| EXERCISE AIM |
For each line below that contains the word "inverters", make a copy.

§

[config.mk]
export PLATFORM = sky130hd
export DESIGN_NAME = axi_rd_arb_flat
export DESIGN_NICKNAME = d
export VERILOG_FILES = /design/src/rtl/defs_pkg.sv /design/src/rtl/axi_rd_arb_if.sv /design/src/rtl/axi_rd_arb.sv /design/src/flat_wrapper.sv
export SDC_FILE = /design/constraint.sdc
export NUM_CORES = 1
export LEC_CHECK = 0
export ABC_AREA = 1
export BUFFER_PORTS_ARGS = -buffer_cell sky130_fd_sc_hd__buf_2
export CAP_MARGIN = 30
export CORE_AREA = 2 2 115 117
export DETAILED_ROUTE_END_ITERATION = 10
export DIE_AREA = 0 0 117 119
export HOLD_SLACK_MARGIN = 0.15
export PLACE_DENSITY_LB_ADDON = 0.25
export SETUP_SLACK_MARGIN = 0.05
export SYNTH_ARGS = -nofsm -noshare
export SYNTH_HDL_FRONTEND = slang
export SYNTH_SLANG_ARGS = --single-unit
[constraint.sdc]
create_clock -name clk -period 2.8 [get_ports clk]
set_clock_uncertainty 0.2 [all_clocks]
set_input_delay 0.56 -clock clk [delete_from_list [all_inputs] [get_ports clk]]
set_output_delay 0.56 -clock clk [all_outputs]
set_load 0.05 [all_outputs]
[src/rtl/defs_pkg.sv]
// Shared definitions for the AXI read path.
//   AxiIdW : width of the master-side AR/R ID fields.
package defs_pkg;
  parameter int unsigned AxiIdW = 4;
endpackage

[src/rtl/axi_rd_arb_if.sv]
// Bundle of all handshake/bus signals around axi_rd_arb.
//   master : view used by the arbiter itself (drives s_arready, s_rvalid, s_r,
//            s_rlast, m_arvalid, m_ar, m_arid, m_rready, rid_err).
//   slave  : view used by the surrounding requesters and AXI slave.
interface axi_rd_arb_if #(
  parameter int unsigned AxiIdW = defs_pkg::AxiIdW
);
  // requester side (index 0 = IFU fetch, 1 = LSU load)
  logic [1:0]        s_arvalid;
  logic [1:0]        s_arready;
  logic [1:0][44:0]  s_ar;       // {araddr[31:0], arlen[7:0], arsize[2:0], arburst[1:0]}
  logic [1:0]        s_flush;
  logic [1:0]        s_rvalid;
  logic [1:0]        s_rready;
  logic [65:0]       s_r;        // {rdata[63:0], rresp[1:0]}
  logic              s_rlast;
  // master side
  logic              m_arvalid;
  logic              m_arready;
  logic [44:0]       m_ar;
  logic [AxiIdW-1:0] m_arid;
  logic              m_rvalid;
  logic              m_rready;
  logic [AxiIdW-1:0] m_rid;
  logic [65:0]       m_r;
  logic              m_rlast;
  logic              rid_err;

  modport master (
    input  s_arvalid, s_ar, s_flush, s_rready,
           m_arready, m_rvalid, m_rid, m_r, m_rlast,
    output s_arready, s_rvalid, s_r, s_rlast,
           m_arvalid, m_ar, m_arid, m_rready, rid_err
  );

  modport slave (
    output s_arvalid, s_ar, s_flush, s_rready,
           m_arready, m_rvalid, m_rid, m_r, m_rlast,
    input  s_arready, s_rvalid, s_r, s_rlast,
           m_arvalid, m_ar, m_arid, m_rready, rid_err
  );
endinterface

§

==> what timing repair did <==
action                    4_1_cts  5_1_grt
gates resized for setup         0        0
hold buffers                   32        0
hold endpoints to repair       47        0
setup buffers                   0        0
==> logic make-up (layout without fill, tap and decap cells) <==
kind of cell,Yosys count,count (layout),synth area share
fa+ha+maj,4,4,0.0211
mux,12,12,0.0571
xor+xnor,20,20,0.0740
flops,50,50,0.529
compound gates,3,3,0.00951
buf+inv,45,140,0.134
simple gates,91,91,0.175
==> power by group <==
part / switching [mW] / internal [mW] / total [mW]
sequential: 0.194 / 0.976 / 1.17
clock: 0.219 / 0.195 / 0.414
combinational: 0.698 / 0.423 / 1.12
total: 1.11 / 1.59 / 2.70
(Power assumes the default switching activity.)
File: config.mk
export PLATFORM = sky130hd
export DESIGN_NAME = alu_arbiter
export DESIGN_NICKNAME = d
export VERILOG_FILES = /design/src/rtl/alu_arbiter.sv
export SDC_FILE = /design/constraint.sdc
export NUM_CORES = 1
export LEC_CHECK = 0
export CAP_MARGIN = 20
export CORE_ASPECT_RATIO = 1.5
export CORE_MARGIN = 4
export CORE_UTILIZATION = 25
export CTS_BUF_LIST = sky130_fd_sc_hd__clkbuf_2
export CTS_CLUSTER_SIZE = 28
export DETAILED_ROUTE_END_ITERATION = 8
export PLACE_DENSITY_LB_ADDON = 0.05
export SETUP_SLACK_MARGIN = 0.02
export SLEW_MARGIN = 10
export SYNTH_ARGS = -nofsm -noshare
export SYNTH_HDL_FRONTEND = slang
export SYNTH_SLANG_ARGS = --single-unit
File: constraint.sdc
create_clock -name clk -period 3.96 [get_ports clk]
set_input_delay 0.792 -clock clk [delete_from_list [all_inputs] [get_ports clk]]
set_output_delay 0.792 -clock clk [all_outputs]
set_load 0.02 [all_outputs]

§

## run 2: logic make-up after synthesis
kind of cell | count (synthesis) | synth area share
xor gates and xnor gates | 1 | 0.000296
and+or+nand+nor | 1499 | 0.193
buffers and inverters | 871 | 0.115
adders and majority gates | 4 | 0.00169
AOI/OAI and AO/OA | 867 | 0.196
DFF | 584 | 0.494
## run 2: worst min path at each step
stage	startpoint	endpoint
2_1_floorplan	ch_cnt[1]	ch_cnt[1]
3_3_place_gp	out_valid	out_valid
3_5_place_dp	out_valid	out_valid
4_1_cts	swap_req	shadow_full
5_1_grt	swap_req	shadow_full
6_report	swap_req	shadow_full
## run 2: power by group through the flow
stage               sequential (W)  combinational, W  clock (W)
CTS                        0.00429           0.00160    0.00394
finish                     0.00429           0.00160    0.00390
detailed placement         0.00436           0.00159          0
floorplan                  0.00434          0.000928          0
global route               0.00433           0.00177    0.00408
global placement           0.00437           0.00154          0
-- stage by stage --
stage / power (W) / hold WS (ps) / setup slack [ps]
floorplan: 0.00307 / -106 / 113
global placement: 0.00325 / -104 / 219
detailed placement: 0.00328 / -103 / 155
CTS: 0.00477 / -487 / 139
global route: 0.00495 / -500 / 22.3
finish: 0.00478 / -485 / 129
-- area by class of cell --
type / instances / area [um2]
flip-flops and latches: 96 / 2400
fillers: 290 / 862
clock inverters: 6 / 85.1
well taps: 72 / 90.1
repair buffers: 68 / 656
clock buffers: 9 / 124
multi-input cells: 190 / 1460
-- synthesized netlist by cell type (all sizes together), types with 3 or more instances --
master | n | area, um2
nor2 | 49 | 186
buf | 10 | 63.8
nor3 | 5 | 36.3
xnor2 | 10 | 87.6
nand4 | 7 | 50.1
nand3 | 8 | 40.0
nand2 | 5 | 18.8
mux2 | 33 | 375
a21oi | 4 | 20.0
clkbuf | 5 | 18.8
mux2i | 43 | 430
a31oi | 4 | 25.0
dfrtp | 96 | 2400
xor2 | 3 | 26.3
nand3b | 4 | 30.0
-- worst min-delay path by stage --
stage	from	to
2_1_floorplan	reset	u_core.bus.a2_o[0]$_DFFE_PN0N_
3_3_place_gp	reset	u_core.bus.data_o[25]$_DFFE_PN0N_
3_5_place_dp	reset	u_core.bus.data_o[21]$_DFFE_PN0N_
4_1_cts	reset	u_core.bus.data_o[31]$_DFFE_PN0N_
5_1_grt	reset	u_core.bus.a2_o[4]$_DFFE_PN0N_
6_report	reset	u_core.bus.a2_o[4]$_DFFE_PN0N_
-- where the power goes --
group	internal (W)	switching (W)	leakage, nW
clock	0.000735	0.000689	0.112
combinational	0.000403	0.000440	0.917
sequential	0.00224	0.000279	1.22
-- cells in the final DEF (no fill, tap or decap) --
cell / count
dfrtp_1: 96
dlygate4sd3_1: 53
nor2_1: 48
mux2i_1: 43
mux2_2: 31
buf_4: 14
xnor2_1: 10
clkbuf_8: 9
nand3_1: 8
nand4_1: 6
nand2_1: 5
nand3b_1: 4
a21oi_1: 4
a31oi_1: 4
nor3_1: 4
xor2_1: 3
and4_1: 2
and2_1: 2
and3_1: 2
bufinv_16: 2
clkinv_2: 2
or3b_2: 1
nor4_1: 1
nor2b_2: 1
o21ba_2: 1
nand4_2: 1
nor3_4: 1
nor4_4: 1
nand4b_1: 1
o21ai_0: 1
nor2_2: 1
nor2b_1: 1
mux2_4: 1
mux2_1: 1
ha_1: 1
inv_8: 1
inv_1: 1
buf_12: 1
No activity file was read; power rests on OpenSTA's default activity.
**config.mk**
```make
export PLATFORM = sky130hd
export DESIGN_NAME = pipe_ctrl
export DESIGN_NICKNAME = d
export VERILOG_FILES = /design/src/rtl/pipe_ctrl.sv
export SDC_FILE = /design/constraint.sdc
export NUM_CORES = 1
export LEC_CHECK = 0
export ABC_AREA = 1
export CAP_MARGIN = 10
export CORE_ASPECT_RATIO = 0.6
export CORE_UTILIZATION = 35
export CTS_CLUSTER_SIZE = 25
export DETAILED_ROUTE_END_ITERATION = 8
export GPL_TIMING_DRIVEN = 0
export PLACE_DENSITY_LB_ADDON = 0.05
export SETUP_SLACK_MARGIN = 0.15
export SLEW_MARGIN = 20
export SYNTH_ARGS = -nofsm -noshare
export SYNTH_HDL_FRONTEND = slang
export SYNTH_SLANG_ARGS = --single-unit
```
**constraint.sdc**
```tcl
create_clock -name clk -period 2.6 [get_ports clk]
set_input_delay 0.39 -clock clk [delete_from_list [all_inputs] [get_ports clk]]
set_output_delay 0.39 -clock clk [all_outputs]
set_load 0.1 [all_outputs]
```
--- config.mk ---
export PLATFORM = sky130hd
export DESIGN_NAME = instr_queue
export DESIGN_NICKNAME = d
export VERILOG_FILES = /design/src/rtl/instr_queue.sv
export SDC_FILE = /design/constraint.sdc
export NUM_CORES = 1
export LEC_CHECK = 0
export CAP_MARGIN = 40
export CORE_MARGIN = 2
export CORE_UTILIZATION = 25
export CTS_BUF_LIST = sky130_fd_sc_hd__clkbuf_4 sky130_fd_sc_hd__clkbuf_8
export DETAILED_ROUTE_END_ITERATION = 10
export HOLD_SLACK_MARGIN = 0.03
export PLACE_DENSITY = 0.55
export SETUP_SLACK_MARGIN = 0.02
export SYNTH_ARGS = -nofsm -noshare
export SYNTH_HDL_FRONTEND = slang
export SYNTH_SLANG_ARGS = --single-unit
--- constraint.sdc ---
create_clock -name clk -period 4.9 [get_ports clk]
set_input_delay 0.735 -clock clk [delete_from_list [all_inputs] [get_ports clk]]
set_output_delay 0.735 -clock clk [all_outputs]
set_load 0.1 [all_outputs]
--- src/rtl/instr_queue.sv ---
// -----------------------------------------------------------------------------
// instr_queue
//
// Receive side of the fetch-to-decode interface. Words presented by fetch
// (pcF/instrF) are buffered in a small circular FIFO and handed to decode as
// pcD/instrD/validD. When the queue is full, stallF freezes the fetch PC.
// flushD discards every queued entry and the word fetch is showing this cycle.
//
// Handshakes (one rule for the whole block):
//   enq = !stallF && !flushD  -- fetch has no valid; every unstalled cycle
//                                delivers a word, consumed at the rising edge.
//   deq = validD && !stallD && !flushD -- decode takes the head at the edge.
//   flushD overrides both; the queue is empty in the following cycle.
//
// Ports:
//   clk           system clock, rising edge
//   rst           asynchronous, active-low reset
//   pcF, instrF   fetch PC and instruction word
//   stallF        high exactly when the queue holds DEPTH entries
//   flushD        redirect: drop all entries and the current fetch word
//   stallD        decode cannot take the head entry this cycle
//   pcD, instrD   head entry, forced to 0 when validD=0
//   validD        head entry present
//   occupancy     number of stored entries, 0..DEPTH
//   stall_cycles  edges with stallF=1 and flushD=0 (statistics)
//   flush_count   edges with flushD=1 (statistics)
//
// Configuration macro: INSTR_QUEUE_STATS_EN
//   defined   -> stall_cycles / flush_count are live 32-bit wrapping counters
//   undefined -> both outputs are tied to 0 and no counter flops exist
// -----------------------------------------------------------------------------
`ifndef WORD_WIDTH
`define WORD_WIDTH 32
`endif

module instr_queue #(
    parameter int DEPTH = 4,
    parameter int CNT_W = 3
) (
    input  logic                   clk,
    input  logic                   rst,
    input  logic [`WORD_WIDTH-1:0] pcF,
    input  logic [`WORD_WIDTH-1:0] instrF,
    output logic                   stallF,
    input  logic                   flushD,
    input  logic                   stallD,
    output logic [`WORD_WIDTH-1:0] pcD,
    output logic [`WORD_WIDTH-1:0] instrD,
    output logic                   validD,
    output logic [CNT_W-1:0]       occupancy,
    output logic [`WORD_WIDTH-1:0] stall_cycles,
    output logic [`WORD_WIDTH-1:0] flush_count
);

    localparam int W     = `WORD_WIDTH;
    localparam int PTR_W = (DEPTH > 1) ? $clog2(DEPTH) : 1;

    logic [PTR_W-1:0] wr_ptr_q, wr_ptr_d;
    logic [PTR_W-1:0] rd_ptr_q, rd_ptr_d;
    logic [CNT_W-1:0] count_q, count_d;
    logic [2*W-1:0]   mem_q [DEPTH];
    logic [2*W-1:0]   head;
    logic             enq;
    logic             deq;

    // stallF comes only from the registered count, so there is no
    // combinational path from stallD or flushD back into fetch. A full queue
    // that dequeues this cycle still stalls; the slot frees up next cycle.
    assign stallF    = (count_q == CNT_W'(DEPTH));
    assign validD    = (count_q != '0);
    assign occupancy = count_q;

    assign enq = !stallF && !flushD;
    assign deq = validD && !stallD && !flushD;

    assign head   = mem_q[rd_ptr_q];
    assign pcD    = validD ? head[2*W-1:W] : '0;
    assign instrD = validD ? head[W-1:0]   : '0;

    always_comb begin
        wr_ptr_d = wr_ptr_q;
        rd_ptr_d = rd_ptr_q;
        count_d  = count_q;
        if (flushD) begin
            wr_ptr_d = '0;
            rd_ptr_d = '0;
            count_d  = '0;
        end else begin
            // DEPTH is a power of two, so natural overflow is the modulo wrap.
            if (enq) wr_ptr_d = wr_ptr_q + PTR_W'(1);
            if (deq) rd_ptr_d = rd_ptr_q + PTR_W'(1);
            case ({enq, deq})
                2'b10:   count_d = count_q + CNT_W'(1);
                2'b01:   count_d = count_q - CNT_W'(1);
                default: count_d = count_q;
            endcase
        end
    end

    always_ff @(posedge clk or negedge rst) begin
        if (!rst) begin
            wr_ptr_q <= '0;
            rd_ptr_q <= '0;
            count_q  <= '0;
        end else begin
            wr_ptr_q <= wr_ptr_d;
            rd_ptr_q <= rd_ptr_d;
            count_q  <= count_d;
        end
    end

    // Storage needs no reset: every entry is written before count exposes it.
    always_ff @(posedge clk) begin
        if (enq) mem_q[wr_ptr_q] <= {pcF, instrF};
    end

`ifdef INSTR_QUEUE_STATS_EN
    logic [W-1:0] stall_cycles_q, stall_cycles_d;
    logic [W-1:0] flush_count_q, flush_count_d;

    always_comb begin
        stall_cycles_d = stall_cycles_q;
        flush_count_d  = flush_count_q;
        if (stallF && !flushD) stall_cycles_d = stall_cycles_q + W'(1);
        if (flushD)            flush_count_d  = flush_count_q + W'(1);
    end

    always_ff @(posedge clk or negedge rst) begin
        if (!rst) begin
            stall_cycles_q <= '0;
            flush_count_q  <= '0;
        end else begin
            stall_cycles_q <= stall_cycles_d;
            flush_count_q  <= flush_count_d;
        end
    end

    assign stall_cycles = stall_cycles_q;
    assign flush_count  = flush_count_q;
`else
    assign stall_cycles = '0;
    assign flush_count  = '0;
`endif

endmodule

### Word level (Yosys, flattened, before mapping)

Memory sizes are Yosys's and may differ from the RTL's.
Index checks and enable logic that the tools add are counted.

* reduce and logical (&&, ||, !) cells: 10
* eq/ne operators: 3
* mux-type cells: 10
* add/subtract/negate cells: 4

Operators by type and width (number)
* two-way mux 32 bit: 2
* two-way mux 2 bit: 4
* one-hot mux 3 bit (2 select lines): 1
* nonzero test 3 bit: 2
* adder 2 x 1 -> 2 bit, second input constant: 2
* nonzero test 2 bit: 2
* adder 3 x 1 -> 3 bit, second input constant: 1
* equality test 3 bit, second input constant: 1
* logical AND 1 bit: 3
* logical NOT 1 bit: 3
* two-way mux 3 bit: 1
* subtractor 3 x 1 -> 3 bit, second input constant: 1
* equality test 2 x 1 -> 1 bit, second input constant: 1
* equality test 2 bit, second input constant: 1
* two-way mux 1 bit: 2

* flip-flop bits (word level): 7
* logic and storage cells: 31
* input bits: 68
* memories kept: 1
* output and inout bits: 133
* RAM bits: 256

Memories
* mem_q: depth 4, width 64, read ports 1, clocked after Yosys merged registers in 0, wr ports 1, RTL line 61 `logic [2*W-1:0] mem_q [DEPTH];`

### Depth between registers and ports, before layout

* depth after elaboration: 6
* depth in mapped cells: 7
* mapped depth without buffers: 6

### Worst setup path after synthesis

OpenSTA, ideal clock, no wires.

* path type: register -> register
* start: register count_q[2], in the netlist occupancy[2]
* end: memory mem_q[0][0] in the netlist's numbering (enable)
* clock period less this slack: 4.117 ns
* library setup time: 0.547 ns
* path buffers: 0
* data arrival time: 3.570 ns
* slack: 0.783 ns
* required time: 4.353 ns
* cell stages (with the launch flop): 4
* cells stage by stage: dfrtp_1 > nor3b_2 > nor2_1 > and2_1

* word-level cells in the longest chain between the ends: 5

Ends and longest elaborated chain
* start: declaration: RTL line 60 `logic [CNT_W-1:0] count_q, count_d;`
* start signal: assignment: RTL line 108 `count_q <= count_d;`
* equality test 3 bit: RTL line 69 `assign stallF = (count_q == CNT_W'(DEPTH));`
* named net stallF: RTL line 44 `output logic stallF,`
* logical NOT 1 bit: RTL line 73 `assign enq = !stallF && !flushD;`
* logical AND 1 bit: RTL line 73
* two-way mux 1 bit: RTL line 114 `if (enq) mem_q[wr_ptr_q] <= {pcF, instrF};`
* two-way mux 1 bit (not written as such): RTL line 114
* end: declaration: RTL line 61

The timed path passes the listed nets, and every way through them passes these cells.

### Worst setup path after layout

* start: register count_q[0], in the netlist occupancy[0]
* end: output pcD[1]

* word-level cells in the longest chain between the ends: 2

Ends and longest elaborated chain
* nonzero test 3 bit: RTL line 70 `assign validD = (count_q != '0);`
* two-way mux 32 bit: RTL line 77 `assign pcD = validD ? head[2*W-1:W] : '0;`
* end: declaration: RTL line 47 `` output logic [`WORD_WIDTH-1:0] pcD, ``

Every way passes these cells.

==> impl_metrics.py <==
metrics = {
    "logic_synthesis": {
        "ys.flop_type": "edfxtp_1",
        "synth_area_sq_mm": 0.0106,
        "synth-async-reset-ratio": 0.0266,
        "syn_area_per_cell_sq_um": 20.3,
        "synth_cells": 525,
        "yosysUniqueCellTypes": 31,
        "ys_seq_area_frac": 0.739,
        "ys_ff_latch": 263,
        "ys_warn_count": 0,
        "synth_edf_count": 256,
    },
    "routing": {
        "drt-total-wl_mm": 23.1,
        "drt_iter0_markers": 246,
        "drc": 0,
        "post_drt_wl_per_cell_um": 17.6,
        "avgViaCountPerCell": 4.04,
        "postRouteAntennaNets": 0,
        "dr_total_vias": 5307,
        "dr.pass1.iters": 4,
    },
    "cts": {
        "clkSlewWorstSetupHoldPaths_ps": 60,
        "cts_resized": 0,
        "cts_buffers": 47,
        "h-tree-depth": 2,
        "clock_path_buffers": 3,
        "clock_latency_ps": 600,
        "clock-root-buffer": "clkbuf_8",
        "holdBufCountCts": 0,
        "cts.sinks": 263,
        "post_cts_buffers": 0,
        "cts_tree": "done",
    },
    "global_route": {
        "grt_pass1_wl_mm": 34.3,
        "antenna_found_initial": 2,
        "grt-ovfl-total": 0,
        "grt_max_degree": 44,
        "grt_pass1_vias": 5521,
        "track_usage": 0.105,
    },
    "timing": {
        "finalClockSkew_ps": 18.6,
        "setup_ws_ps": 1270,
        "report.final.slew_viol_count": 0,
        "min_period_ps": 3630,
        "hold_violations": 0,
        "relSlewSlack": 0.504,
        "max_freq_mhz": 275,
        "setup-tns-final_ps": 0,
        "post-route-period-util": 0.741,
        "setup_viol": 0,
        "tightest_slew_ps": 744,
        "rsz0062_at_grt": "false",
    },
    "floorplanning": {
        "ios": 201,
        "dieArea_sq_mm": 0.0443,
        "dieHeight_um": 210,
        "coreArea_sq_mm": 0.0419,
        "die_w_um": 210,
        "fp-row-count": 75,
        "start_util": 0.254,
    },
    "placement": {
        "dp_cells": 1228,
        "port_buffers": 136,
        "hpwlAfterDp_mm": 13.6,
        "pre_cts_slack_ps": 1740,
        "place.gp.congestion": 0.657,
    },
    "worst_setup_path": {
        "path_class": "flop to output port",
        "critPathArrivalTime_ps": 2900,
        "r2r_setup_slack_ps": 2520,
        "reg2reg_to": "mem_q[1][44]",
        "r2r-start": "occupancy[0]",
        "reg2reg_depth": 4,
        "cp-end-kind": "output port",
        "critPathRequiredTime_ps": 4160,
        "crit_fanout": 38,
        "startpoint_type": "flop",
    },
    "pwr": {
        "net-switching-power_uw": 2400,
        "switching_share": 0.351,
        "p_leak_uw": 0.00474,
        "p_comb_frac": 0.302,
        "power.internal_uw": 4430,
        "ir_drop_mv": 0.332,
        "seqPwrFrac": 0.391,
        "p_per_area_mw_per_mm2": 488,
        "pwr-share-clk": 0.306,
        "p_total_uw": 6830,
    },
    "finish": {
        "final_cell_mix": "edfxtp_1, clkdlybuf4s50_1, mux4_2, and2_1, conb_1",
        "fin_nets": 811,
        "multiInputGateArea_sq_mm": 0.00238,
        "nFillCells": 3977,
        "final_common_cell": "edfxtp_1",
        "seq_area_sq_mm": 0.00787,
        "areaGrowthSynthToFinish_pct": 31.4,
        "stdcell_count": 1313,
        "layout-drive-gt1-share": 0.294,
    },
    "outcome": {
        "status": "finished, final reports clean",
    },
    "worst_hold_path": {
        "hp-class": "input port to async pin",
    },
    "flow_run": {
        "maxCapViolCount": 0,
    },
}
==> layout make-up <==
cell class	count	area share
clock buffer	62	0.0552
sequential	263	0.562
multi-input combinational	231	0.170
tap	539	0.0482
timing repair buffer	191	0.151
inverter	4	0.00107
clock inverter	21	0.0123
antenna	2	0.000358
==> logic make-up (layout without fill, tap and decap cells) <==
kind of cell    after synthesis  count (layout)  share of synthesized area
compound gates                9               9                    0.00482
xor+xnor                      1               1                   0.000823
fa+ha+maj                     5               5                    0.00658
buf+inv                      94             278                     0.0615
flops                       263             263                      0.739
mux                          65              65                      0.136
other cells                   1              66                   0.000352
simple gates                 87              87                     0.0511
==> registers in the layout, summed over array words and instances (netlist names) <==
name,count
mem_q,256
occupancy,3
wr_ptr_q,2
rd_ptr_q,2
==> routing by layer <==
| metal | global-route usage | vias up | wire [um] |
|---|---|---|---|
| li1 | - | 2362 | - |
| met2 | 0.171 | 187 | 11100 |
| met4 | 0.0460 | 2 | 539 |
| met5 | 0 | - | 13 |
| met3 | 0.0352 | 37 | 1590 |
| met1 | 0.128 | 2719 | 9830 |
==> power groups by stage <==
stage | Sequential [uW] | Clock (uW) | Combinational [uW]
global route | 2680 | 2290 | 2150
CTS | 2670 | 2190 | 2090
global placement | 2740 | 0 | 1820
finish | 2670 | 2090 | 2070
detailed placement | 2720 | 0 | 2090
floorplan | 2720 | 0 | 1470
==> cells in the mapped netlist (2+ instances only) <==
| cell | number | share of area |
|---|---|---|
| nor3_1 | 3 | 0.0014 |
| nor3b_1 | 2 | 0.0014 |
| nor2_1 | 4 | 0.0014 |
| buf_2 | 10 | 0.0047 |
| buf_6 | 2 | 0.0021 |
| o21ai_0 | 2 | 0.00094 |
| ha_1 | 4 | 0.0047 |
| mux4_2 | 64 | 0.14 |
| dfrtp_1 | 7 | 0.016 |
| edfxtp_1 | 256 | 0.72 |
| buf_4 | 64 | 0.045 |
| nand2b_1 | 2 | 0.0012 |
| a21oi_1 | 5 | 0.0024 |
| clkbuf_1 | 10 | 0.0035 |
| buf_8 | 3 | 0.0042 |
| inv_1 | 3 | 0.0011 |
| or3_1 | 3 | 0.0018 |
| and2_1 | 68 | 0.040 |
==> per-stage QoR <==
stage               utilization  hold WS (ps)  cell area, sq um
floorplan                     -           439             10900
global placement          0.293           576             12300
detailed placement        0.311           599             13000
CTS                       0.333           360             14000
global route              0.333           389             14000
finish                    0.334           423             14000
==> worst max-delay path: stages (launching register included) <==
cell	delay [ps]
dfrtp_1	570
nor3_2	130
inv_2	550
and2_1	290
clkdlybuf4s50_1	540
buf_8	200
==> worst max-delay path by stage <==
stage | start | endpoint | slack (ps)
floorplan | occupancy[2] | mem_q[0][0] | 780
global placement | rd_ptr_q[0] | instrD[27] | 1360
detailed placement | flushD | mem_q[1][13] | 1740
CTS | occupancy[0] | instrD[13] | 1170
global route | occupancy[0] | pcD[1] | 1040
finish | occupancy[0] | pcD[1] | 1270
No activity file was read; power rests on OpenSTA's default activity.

§

| TASK RESULT |
buffers and inverters | 871 | 0.115
clock inverters: 6 / 85.1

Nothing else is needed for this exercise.